Los debates sobre el Ediacarense parecen mostrar a veces una comprensible tendencia a incluir en el relato únicamente el elenco de actores presente en los fósiles, y que por lo tanto vivían en el fondo marino. A menudo me pregunto si, con relación a la evolución del comportamiento y la interacción entre los animales, la escena del fondo marino no es más que la punta de un iceberg, y que mucho de lo que importa tuvo lugar en la columna de agua, con animales que dejaron pocas trazas o ninguna. Si esto es así, es difícil descubrir cómo podrían encontrarse las piezas del rompecabezas que faltan. Pero en biología evolutiva es notable la frecuencia con que lo aparentemente incognoscible se torna cognoscible, como resultado de un repentino avance técnico, una Dickinsonia momificada o una nueva idea teórica.
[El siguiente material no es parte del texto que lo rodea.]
## src/sv/sba_pkg.sv

```systemverilog
// ============================================================================
// sba_pkg
// Shared types, constants and command codes of the spectrum bin averager.
// ============================================================================
package sba_pkg;

  localparam int BINS   = 1024;
  localparam int ADDR_W = (BINS > 1) ? $clog2(BINS) : 1;
  localparam int BIN_W  = 10;

  // divider geometry: 2 quotient bits per cycle
  localparam int DVD_W     = 50;
  localparam int DVS_W     = 17;
  localparam int DIV_STEPS = DVD_W / 2;
  localparam int DCNT_W    = $clog2(DIV_STEPS);

  localparam int QDEPTH = 2;
  localparam int QPTR_W = (QDEPTH > 1) ? $clog2(QDEPTH) : 1;
  localparam int QCNT_W = $clog2(QDEPTH + 1);

  // input function codes
  localparam logic [1:0] FN_ACC    = 2'd0;
  localparam logic [1:0] FN_READ   = 2'd1;
  localparam logic [1:0] FN_CLEAR  = 2'd2;
  localparam logic [1:0] FN_IGNORE = 2'd3;

  // mode register codes
  localparam logic [2:0] MD_NONE = 3'd0;
  localparam logic [2:0] MD_LIN  = 3'd1;
  localparam logic [2:0] MD_EXP  = 3'd2;
  localparam logic [2:0] MD_PEAK = 3'd3;
  localparam logic [2:0] MD_ENRG = 3'd4;

  // register indexes
  localparam logic CFG_MODE = 1'b0;
  localparam logic CFG_MAX  = 1'b1;

  // classified operation codes
  localparam logic [3:0] OP_PASS  = 4'd0;
  localparam logic [3:0] OP_LIN   = 4'd1;
  localparam logic [3:0] OP_EXP   = 4'd2;
  localparam logic [3:0] OP_PEAK  = 4'd3;
  localparam logic [3:0] OP_ENRG  = 4'd4;
  localparam logic [3:0] OP_HOLD  = 4'd5;
  localparam logic [3:0] OP_READ  = 4'd6;
  localparam logic [3:0] OP_RMS   = 4'd7;
  localparam logic [3:0] OP_CLEAR = 4'd8;
  localparam logic [3:0] OP_NOP   = 4'd9;

  typedef logic [ADDR_W-1:0] addr_t;

  typedef struct packed {
    logic [3:0]         op;
    logic               frame_end;
    logic               inrange;
    addr_t              addr;
    logic signed [23:0] sample;
  } cmd_t;

  typedef struct packed {
    logic             start;
    logic [DVD_W-1:0] dividend;
    logic [DVS_W-1:0] divisor;
  } div_req_t;

  typedef struct packed {
    logic             done;
    logic [DVD_W-1:0] quot;
    logic [DVS_W-1:0] rem;
  } div_rsp_t;

  function automatic addr_t bin_addr(input logic [BIN_W-1:0] b);
    logic [31:0] w;
    w = 32'(b);
    return w[ADDR_W-1:0];
  endfunction

  function automatic logic bin_ok(input logic [BIN_W-1:0] b);
    return 33'(b) < 33'(BINS);
  endfunction

endpackage

```

## src/sv/sba_in_if.sv

```systemverilog
// ============================================================================
// sba_in_if
// Input item channel: valid/ready handshake with the item fields.
// ============================================================================
interface sba_in_if;
  logic               valid;
  logic               ready;
  logic [1:0]         func;
  logic [9:0]         bin;
  logic signed [23:0] sample;
  logic               last_bin;

  modport source (output valid, func, bin, sample, last_bin, input ready);
  modport sink (input valid, func, bin, sample, last_bin, output ready);
endinterface

```

## src/sv/sba_front.sv

```systemverilog
// ============================================================================
// sba_front
// Accepts input transactions and classifies them into back-end commands.
// ============================================================================
module sba_front
  import sba_pkg::*;
(
  input  logic        clk,
  input  logic        rst,
  input  logic [2:0]  mode,
  sba_in_if.sink      item,
  output logic        push_valid,
  input  logic        push_ready,
  output cmd_t        push_cmd
);

  logic held;
  cmd_t cmd;
  cmd_t cls;

  assign item.ready = !held || push_ready;
  assign push_valid = held;
  assign push_cmd   = cmd;

  always_comb begin
    cls.addr      = bin_addr(item.bin);
    cls.inrange   = bin_ok(item.bin);
    cls.sample    = item.sample;
    cls.frame_end = (item.func == FN_ACC) && item.last_bin;
    case (item.func)
      FN_ACC: begin
        case (mode)
          MD_NONE: cls.op = OP_PASS;
          MD_LIN:  cls.op = OP_LIN;
          MD_EXP:  cls.op = OP_EXP;
          MD_PEAK: cls.op = OP_PEAK;
          MD_ENRG: cls.op = OP_ENRG;
          default: cls.op = OP_HOLD;
        endcase
      end
      FN_READ:  cls.op = (mode == MD_ENRG) ? OP_RMS : OP_READ;
      FN_CLEAR: cls.op = OP_CLEAR;
      default:  cls.op = OP_NOP;
    endcase
  end

  always_ff @(posedge clk) begin
    if (rst) begin
      held <= 1'b0;
    end else if (item.valid && item.ready) begin
      held <= 1'b1;
    end else if (push_ready) begin
      held <= 1'b0;
    end
  end

  always_ff @(posedge clk) begin
    if (item.valid && item.ready) begin
      cmd <= cls;
    end
  end

endmodule

```

## src/flat_wrapper.sv

```systemverilog
// flat-port wrapper written by rule: the top's interface ports become plain ports
module sba_front_flat import sba_pkg::*;
  (clk, rst, mode, push_valid, push_ready, push_cmd, item_valid, item_func, item_bin, item_sample, item_last_bin, item_ready);
  sba_in_if item_i ();
  input  logic clk;
  input  logic rst;
  input  logic [2:0] mode;
  output logic push_valid;
  input  logic push_ready;
  output cmd_t push_cmd;
  input wire logic [$bits(item_i.valid)-1:0] item_valid;
  input wire logic [$bits(item_i.func)-1:0] item_func;
  input wire logic [$bits(item_i.bin)-1:0] item_bin;
  input wire logic [$bits(item_i.sample)-1:0] item_sample;
  input wire logic [$bits(item_i.last_bin)-1:0] item_last_bin;
  output wire logic [$bits(item_i.ready)-1:0] item_ready;
  assign item_i.valid = item_valid;
  assign item_i.func = item_func;
  assign item_i.bin = item_bin;
  assign item_i.sample = item_sample;
  assign item_i.last_bin = item_last_bin;
  assign item_ready = item_i.ready;
  sba_front u_core (.clk(clk), .rst(rst), .mode(mode), .item(item_i), .push_valid(push_valid), .push_ready(push_ready), .push_cmd(push_cmd));
endmodule
```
Estas conjeturas sobre una transición desde el nado al arrastre también saca a colación una fase que hasta ahora ha pasado inadvertida, aunque es un desarrollo digno de toda nuestra atención. Si miramos hacia atrás, a la niebla submarina de aquella época, uno de los hechos que tuvo enormes consecuencias posteriores fue la evolución de un nuevo tipo de cuerpo, el bilateral, es decir, simétrico bilateralmente. Se trata de cuerpos con un eje derecha-izquierda, así como un eje arriba-abajo. Nuestro cuerpo es bilateral, como lo es el cuerpo de las hormigas, los caracoles y los caballitos de mar. Tenemos brazos y piernas a cada lado, y también ojos y orejas; existe un emparejamiento derecha-izquierda de muchas de las partes del cuerpo. En la actualidad, la mayoría de los animales son bilaterales (sea como sea que se calcule esta «mayoría»). También lo son algunos animales antiguos: Kimberella, Spriggina y otros. Los cnidarios, como los corales y las medusas, no lo son, y tampoco los ctenóforos, las esponjas y los placozoos.
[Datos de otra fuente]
<file path="src/hdl/sis_pkg.sv">
package sis_pkg;

  localparam int KEY_W  = 32;
  localparam int SIZE_W = 5;

  localparam logic [1:0] OP_INSERT = 2'd0;
  localparam logic [1:0] OP_ERASE  = 2'd1;
  localparam logic [1:0] OP_LOOKUP = 2'd2;
  localparam logic [1:0] OP_CLEAR  = 2'd3;

  typedef struct packed {
    logic [1:0]       req_type;
    logic [KEY_W-1:0] key_value;
  } in_item_t;

  typedef struct packed {
    logic              was_present;
    logic              accepted;
    logic [SIZE_W-1:0] set_size;
  } out_item_t;

  // Command broadcast to every cell of the chain.
  typedef struct packed {
    logic compare;
    logic insert;
    logic erase;
    logic clear;
  } cell_cmd_t;

endpackage

</file>
<file path="src/hdl/sis_cell.sv">
module sis_cell #(
  parameter int VALUE_WIDTH = 32
) (
  input  logic                   clk,
  input  logic                   rst_n,
  input  sis_pkg::cell_cmd_t     cmd,
  input  logic [VALUE_WIDTH-1:0] key,
  input  logic [VALUE_WIDTH-1:0] left_value,
  input  logic                   left_valid,
  input  logic                   left_mark,
  input  logic [VALUE_WIDTH-1:0] right_value,
  input  logic                   right_valid,
  output logic [VALUE_WIDTH-1:0] value_o,
  output logic                   valid_o,
  output logic                   mark_o,
  output logic                   eq_o
);

  logic [VALUE_WIDTH-1:0] value_r, value_nxt;
  logic                   valid_r, valid_nxt;
  logic                   mark_r, mark_nxt;
  logic                   eq_r, eq_nxt;

  // The mark flags the cells at or after the position of the key: an empty
  // cell, or one holding a value not below the key. Valid cells form a
  // prefix, so the marks form a suffix of the chain.
  always_comb begin
    value_nxt = value_r;
    valid_nxt = valid_r;
    mark_nxt  = mark_r;
    eq_nxt    = eq_r;
    if (cmd.compare) begin
      mark_nxt = !valid_r || (value_r >= key);
      eq_nxt   = valid_r && (value_r == key);
    end
    if (cmd.clear) begin
      valid_nxt = 1'b0;
    end else if (cmd.insert && mark_r) begin
      if (left_mark) begin
        value_nxt = left_value;
        valid_nxt = left_valid;
      end else begin
        value_nxt = key;
        valid_nxt = 1'b1;
      end
    end else if (cmd.erase && mark_r) begin
      value_nxt = right_value;
      valid_nxt = right_valid;
    end
  end

  always_ff @(posedge clk) begin
    if (!rst_n) begin
      valid_r <= 1'b0;
      mark_r  <= 1'b0;
      eq_r    <= 1'b0;
    end else begin
      valid_r <= valid_nxt;
      mark_r  <= mark_nxt;
      eq_r    <= eq_nxt;
    end
    value_r <= value_nxt;
  end

  assign value_o = value_r;
  assign valid_o = valid_r;
  assign mark_o  = mark_r;
  assign eq_o    = eq_r;

endmodule

</file>
<file path="src/hdl/sorted_integer_set.sv">
// Each request runs a compare cycle, in which every cell of the chain checks
// the key, then an update cycle that shifts cells; the result is registered
// at the end of the update cycle, and the next request is taken no earlier.
// A result waiting on out_stall holds the update cycle and the next request.
// Reset (synchronous, rst_n low) empties the set; stored values keep no reset.
module sorted_integer_set #(
  parameter int CAPACITY    = 16,
  parameter int VALUE_WIDTH = 32
) (
  input  logic                clk,
  input  logic                rst_n,
  input  logic                in_valid,
  output logic                in_stall,
  input  sis_pkg::in_item_t   in_data,
  output logic                out_valid,
  input  logic                out_stall,
  output sis_pkg::out_item_t  out_data
);

  localparam int CNT_W = $clog2(CAPACITY + 1);

  localparam logic [1:0] ST_IDLE = 2'd0;
  localparam logic [1:0] ST_CMP  = 2'd1;
  localparam logic [1:0] ST_UPD  = 2'd2;

  logic [1:0]             state_r, state_nxt;
  logic [1:0]             op_r, op_nxt;
  logic [VALUE_WIDTH-1:0] key_r, key_nxt;
  logic [CNT_W-1:0]       count_r, count_nxt;
  logic                   out_valid_r, out_valid_nxt;
  sis_pkg::out_item_t     out_data_r, out_data_nxt;

  logic [63:0]            key_ext;
  logic                   accept;
  logic                   upd_done;
  logic                   hit;
  logic                   full;
  logic                   present;
  logic                   ins_ok;
  logic [CNT_W+sis_pkg::SIZE_W-1:0] size_ext;
  sis_pkg::cell_cmd_t     cmd;

  logic [VALUE_WIDTH-1:0] cell_value [CAPACITY];
  logic [CAPACITY-1:0]    cell_valid;
  logic [CAPACITY-1:0]    cell_mark;
  logic [CAPACITY-1:0]    cell_eq;

  assign key_ext  = {32'd0, in_data.key_value};
  assign upd_done = (state_r == ST_UPD) && !(out_valid_r && out_stall);
  assign in_stall = !((state_r == ST_IDLE) || upd_done);
  assign accept   = in_valid && !in_stall;

  assign hit     = |cell_eq;
  assign full    = (count_r == CNT_W'(CAPACITY));
  assign present = hit && (op_r != sis_pkg::OP_CLEAR);
  assign ins_ok  = (op_r == sis_pkg::OP_INSERT) && !hit && !full;

  always_comb begin
    cmd         = '0;
    cmd.compare = (state_r == ST_CMP);
    if (upd_done) begin
      cmd.insert = ins_ok;
      cmd.erase  = (op_r == sis_pkg::OP_ERASE) && hit;
      cmd.clear  = (op_r == sis_pkg::OP_CLEAR);
    end
  end

  always_comb begin
    count_nxt = count_r;
    if (cmd.clear) begin
      count_nxt = '0;
    end else if (cmd.insert) begin
      count_nxt = count_r + 1'b1;
    end else if (cmd.erase) begin
      count_nxt = count_r - 1'b1;
    end
  end

  assign size_ext = {{sis_pkg::SIZE_W{1'b0}}, count_nxt};

  always_comb begin
    state_nxt     = state_r;
    op_nxt        = op_r;
    key_nxt       = key_r;
    out_valid_nxt = out_valid_r;
    out_data_nxt  = out_data_r;
    if (out_valid_r && !out_stall) begin
      out_valid_nxt = 1'b0;
    end
    unique case (state_r)
      ST_IDLE: begin
        if (accept) begin
          state_nxt = ST_CMP;
        end
      end
      ST_CMP: begin
        state_nxt = ST_UPD;
      end
      ST_UPD: begin
        if (upd_done) begin
          out_valid_nxt            = 1'b1;
          out_data_nxt.was_present = present;
          out_data_nxt.accepted    = !((op_r == sis_pkg::OP_INSERT) && !hit && full);
          out_data_nxt.set_size    = size_ext[sis_pkg::SIZE_W-1:0];
          state_nxt                = accept ? ST_CMP : ST_IDLE;
        end
      end
      default: begin
        state_nxt = ST_IDLE;
      end
    endcase
    if (accept) begin
      op_nxt  = in_data.req_type;
      key_nxt = key_ext[VALUE_WIDTH-1:0];
    end
  end

  always_ff @(posedge clk) begin
    if (!rst_n) begin
      state_r     <= ST_IDLE;
      count_r     <= '0;
      out_valid_r <= 1'b0;
    end else begin
      state_r     <= state_nxt;
      count_r     <= count_nxt;
      out_valid_r <= out_valid_nxt;
    end
    op_r       <= op_nxt;
    key_r      <= key_nxt;
    out_data_r <= out_data_nxt;
  end

  genvar gi;
  generate
    for (gi = 0; gi < CAPACITY; gi++) begin : g_cell
      logic [VALUE_WIDTH-1:0] lv, rv;
      logic                   lvld, lmark, rvld;
      if (gi == 0) begin : g_first
        assign lv    = '0;
        assign lvld  = 1'b0;
        assign lmark = 1'b0;
      end else begin : g_mid
        assign lv    = cell_value[gi-1];
        assign lvld  = cell_valid[gi-1];
        assign lmark = cell_mark[gi-1];
      end
      if (gi == CAPACITY - 1) begin : g_last
        assign rv   = '0;
        assign rvld = 1'b0;
      end else begin : g_inner
        assign rv   = cell_value[gi+1];
        assign rvld = cell_valid[gi+1];
      end
      sis_cell #(
        .VALUE_WIDTH(VALUE_WIDTH)
      ) u_cell (
        .clk        (clk),
        .rst_n      (rst_n),
        .cmd        (cmd),
        .key        (key_r),
        .left_value (lv),
        .left_valid (lvld),
        .left_mark  (lmark),
        .right_value(rv),
        .right_valid(rvld),
        .value_o    (cell_value[gi]),
        .valid_o    (cell_valid[gi]),
        .mark_o     (cell_mark[gi]),
        .eq_o       (cell_eq[gi])
      );
    end
  endgenerate

  assign out_valid = out_valid_r;
  assign out_data  = out_data_r;

endmodule

</file>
Esta forma corporal evolucionó antes de la fase del Mar Blanco del Ediacarense. Tuvo que ser en un momento tan temprano, porque alguna forma de este diseño tenía que estar a punto antes de las ramificaciones que enviaron a diferentes animales bilaterales a lo largo de sus variadas sendas, y hay al menos un puñado de bilaterales diferentes en el Mar Blanco. El último antepasado común entre nosotros y una mariposa, y también el último antepasado común entre nosotros y un pulpo, vivió hace al menos todo este tiempo.